Bhartiya Kushti Patrika (Hindi: भारतीय कुश्ती पत्रिका) is an Indian monthly sports magazine focusing on Indian-style wrestling, Kushti. It was established by Ratan Pataudi in early 1962. The magazine's main goal is to preserve the literature of Indian Wrestling. Wrestling has been in existence in India since ancient times. This ancient tradition has a significant place in Hindu mythology as Lord Hanuman and Lord Krishna loved to wrestle.

Pataudi has made extreme efforts to compile every possible piece on wrestling in the magazine. This magazine offers information today of classic wrestlers and their achievements such as The Great Gama.

== History ==
While working at Naiduniya, Dada Ratan Pataudi became the compositor. He once encountered an opportunity to work as a screenwriter. Abhay Chajjlani, owner of Naiduniya Corp., asked Patoaui to write an article on Indian wrestling. He was very fond of wrestling and so stepped up to write on the subject. This article eventually led to the formation of Bhartiya Kushti Patrika. When the magazine started, the managing committee of the Naid Dniya newspaper got angry and Patoaui had to resign. As of 2012, the magazine had reached its 51st year of continuous publication, now as a monthly.

In the 1980s, the Bhartiya Kushti magazine published articles supportive of wrestlers using a vegetarian diet to build a strong physique.

In 2009, American Fehl M. Cannon having searched a lot about the Indian wrestling or Pehlwani on the Internet, learned of Bhartiya Kushti Patrika and contacted them through their Indian representative, Ms. Jyotika Bhambri. He preserved the archive through various modern techniques. At 81, Patodi is still publishing. He intends to continue at least until reaching 100.

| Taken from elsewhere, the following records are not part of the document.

==> sierra <==
Design PIPELINE, start of the top module:
module PIPELINE(input clk,
                input rst,
                input btn,
                input on,
                output [31:0] imem_addr,
                input  [31:0] imem_data,
                output [31:0] dmem_addr,
                output [31:0] dmem_wdata,
                output        dmem_we,
                output        dmem_re,
                input  [31:0] dmem_rdata,
                output        wb_we,
                output [4:0]  wb_reg,
                output [31:0] wb_data);
Settings: LEC_CHECK=0, CAP_MARGIN=20, CELL_PAD_IN_SITES_DETAIL_PLACEMENT=1, CELL_PAD_IN_SITES_GLOBAL_PLACEMENT=1, CORE_MARGIN=2, CORE_UTILIZATION=49, GPL_ROUTABILITY_DRIVEN=1, GPL_TIMING_DRIVEN=0, HOLD_SLACK_MARGIN=0.15, MAX_ROUTING_LAYER=met4, MIN_ROUTING_LAYER=met1, PLACE_DENSITY=0.38, SETUP_SLACK_MARGIN=-0.91, SLEW_MARGIN=30; clock period 9.33 ns.
run.sh (not shown) runs the stock make flow with config.mk's settings and CLKGATE_MAP_FILE=.
==> amber (differences from sierra) <==
- CELL_PAD_IN_SITES_DETAIL_PLACEMENT: 1 -> not set
- CELL_PAD_IN_SITES_GLOBAL_PLACEMENT: 1 -> not set
- CORE_UTILIZATION: 49 -> 72
- CTS_CLUSTER_DIAMETER: not set -> 376
- GPL_ROUTABILITY_DRIVEN: 1 -> not set
- GPL_TIMING_DRIVEN: 0 -> not set
- HOLD_SLACK_MARGIN: 0.15 -> not set
- MAX_ROUTING_LAYER: met4 -> not set
- MIN_ROUTING_LAYER: met1 -> not set
- PLACE_DENSITY: 0.38 -> not set
- SETUP_SLACK_MARGIN: -0.91 -> not set
- SLEW_MARGIN: 30 -> 20
==> flow/constraint.sdc (replaced) <==
create_clock -name core_clock -period 2.0 [get_ports {clk}]
set_input_delay 0.4000 -clock core_clock [delete_from_list [all_inputs] [get_ports {clk}]]
set_output_delay 0.4000 -clock core_clock [all_outputs]
set_load 0.01 [all_outputs]
==> impl.org <==
#+TITLE: Physical design notes

** Die
- The floorplan step set the die height to 318 um.
- The die covers 101,000 um2.
- The floorplan step records an initial core utilization of 72.4%.
- Die span in x :: 318 um
- After floorplanning, the core was divided into 115 placement rows.

** GRT
- Global routing used 90.2% of the available met1 tracks.
- For this run, the total global-route usage over all layers was measured as 89.9%.

** Status
- The run stopped with a tool error.
- The tool reported: "[ERROR GRT-0116] Global routing finished with congestion. Check the congestion regions in the DRC Viewer".
- The stage where the run came to a stop is 5_1_grt.

** Placed design
- As logged by OpenROAD, the buffers inserted on ports number 203.

** Clock network
- TritonCTS Buffers :: 145
[end of results for amber]
==> impl.org <==
#+TITLE: Synthesis and PnR summary

** Placed design
- Buffers placed on the I/O ports in this run total 202.

** Clock network
- TritonCTS Buffers :: 159

** Status
- The run finished with no timing, DRC or antenna violations.

** Die
- Number of standard-cell rows in the floorplan :: 139
- Die span in x :: 385 um
- In this run the vertical extent of the chip is 385 um.

** GRT
- The global routing report lists met1 layer usage as 49.7%.
- Total routing usage reported by global routing :: 39.5%
[end of results for sierra]

* * *

==> job 3573 <==
Starting RTL as in the previous note.
clock: 2.07 ns
lec_check: 0
abc_area: 1
cap_margin: 15
core_margin: 2
core_utilization: 72
cts_cluster_diameter: 233
cts_cluster_size: 96
place_density: 0.39
slew_margin: 20
==> job 1418: changes against job 3573 <==
==> flow/config.mk (replaced) <==
export PLATFORM = sky130hd
export DESIGN_NAME = PIPELINE
export DESIGN_NICKNAME = PIPELINE
export VERILOG_FILES = /design/flow/design.v
export SDC_FILE = /design/flow/constraint.sdc
export NUM_CORES = 4
export LEC_CHECK = 0
export CAP_MARGIN = 20
export CORE_MARGIN = 2
export CORE_UTILIZATION = 61
export SLEW_MARGIN = 20
==> flow/constraint.sdc (replaced) <==
create_clock -name core_clock -period 4.98 [get_ports {clk}]
set_input_delay 0.9960 -clock core_clock [delete_from_list [all_inputs] [get_ports {clk}]]
set_output_delay 0.9960 -clock core_clock [all_outputs]
set_load 0.01 [all_outputs]
==> job 1549: changes against job 3573 <==
==> flow/config.mk (replaced) <==
export PLATFORM = sky130hd
export DESIGN_NAME = PIPELINE
export DESIGN_NICKNAME = PIPELINE
export VERILOG_FILES = /design/flow/design.v
export SDC_FILE = /design/flow/constraint.sdc
export NUM_CORES = 4
export LEC_CHECK = 0
export CAP_MARGIN = 20
export CORE_MARGIN = 2
export CORE_UTILIZATION = 40
export SLEW_MARGIN = 20
==> flow/constraint.sdc (replaced) <==
create_clock -name core_clock -period 3.47 [get_ports {clk}]
set_input_delay 0.6940 -clock core_clock [delete_from_list [all_inputs] [get_ports {clk}]]
set_output_delay 0.6940 -clock core_clock [all_outputs]
set_load 0.01 [all_outputs]
==> results <==
Against job 1418, the cell count of job 1549 is higher by about 15%.
Against job 1549, the critical path depth of job 1418 is lower by 17.
Against job 1549, the clock-buffer cell count of job 1418 is lower by 17.
Against job 1418, the first-iteration DRC count of job 1549 is smaller by 15%.
Job 1418 finished but fails on setup timing. Job 3573 did not get past global routing (5_1_grt) (ODB-0269). Job 1549 produced a layout that fails on setup timing.
In job 1549 the register-to-register slack is lower than in job 1418, by 1.5 ns.
==> inputs of job 4655 <==
Design multiplier, start of the top module:
module multiplier (
    output Ready,
    output Valid,
    output [31:0] R,
    input [15:0] X,
    input [15:0] Y,
    input Clk,
    input Rst
);
clock: 15.0 ns
lec_check: 0
abc_area: 0
cap_margin: 20
cell_pad_in_sites_detail_placement: 0
core_margin: 2
core_utilization: 72
cts_cluster_diameter: 348
cts_cluster_size: 59
gpl_routability_driven: 0
hold_slack_margin: -0.1
max_routing_layer: met4
place_density_lb_addon: 0.0
setup_slack_margin: 2.62
slew_margin: 30
tns_end_percent: 85
run.sh (not shown) runs the stock make flow with config.mk's settings and CLKGATE_MAP_FILE=.
==> inputs of job 390, as changes to job 4655 <==
Settings changed: CAP_MARGIN 20 to 35, CORE_MARGIN 2 to 10, CORE_UTILIZATION 72 to 50, CTS_CLUSTER_DIAMETER 348 to 260, CTS_CLUSTER_SIZE 59 to 98, PLACE_DENSITY_LB_ADDON 0.0 to 0.3, SETUP_SLACK_MARGIN 2.62 to -1.5, SLEW_MARGIN 30 to 5, TNS_END_PERCENT 85 to 5.
==> comparison <==
- Job 390 ran to the end with no violations. Job 4655 died in 5_1_grt.
- Between job 390 and job 4655, the lower die area is in job 4655 (gap 74%, measured against job 4655).
- Synthesized area is the same in job 390 and job 4655.
- In synthesized cell count, job 4655 and job 390 do not differ.
==> figures <==
quantity                                                               job 4655     job 390
Run status                                               stopped before the end  no timing/DRC/antenna violations
Failing step                                                            5_1_grt           -
Std-Cell Rows                                                                45          55
Overall die area                                                     16760 um^2  29090 um^2
FP Util                                                                  74.00%      50.36%
Total placed cells including tap cells                                     1778        1873
Mean post-synth cell area                                            7.190 um^2  7.190 um^2
Count of hold-fix buffers inserted at cts                                     0           0
Instance area at placement                                           12300 um^2  12430 um^2
Post-detailed-placement half-perimeter wirelength                      31.59 mm    33.38 mm
Number of resized instances in the post-cts repair step                     109           0
Width of the chip                                                      129.5 um    170.5 um
Dpl ws                                                                0.1966 ns   0.3055 ns
Post-CTS setup buffer count                                                  45           0
Die H                                                                  129.5 um    170.5 um
Core ar.                                                             15310 um^2  22500 um^2

==> job 4770 <==
Starting RTL as in the previous note.
export LEC_CHECK = 0
export ABC_AREA = 1
export CAP_MARGIN = 5
export CORE_MARGIN = 2
export CORE_UTILIZATION = 40
export CTS_CLUSTER_DIAMETER = 382
export CTS_CLUSTER_SIZE = 35
export SLEW_MARGIN = 20
export TNS_END_PERCENT = 10
create_clock -name core_clock -period 13.0 [get_ports {Clk}]
==> job 1934 (differences from job 4770) <==
- ABC_AREA: 1 -> not set
- CAP_MARGIN: 5 -> 20
- CELL_PAD_IN_SITES_DETAIL_PLACEMENT: not set -> 2
- CORE_ASPECT_RATIO: not set -> 1.88
- CORE_UTILIZATION: 40 -> 32
- CTS_CLUSTER_DIAMETER: 382 -> not set
- CTS_CLUSTER_SIZE: 35 -> 75
- MIN_ROUTING_LAYER: not set -> met1
- SLEW_MARGIN: 20 -> 30
- TNS_END_PERCENT: 10 -> not set
==> flow/constraint.sdc (replaced) <==
create_clock -name core_clock -period 14.3 [get_ports {Clk}]
set_input_delay 2.8600 -clock core_clock [delete_from_list [all_inputs] [get_ports {Clk}]]
set_output_delay 2.8600 -clock core_clock [all_outputs]
set_load 0.01 [all_outputs]
==> summary of the runs <==
Job 1934 completed and failed the layout checks on setup timing. Job 4770 completed without violations. Between job 1934 and job 4770, the lower count of clock-buffer cells in the layout is in job 1934 (gap 1). In job 4770 the core utilization is higher than in job 1934, by 9.6 points. Sequential cell count is the same in job 1934 and job 4770. Between job 1934 and job 4770, the lower first-iteration DRC count is in job 4770 (gap about 16%, measured against job 4770). In job 1934 the critical path depth is lower than in job 4770, by 3. Between job 4770 and job 1934, the lower routed wire length is in job 4770 (gap about 50%, measured against job 1934). Of job 4770 and job 1934, job 1934 has the higher non-clock buffer count (gap 55). Between job 1934 and job 4770, the lower clock power is in job 4770 (gap about 10%, measured against job 4770). Sequential share of layout area: job 1934 is lower than job 4770 (1.2 points). In job 4770 the global-route usage is lower than in job 1934, by 6.2 points.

==Bharat Ke Akhadey Va Pahlwan Edition==
Bharat Ke Akhadey Va Pahlwan compiles wrestling data including famous bouts, events, coaches, etc. The Great Gama, Imam,हिन्द केसरी मंगला राय, Ramju, Chandgiram, Mehardeen, Ganpat came, then, Mahabali Satpal, Kartar, Suresh, Sushil Kumar, Narsingh and Rajeev are all covered.

==Achievements and awards==
- Guru Hanuman Award.
- First Chandgi Ram Media award.
- In 2009, Fehl M. Cannon studied Indian wrestling on the Internet and created a partnership with "Bhartiya Kushti".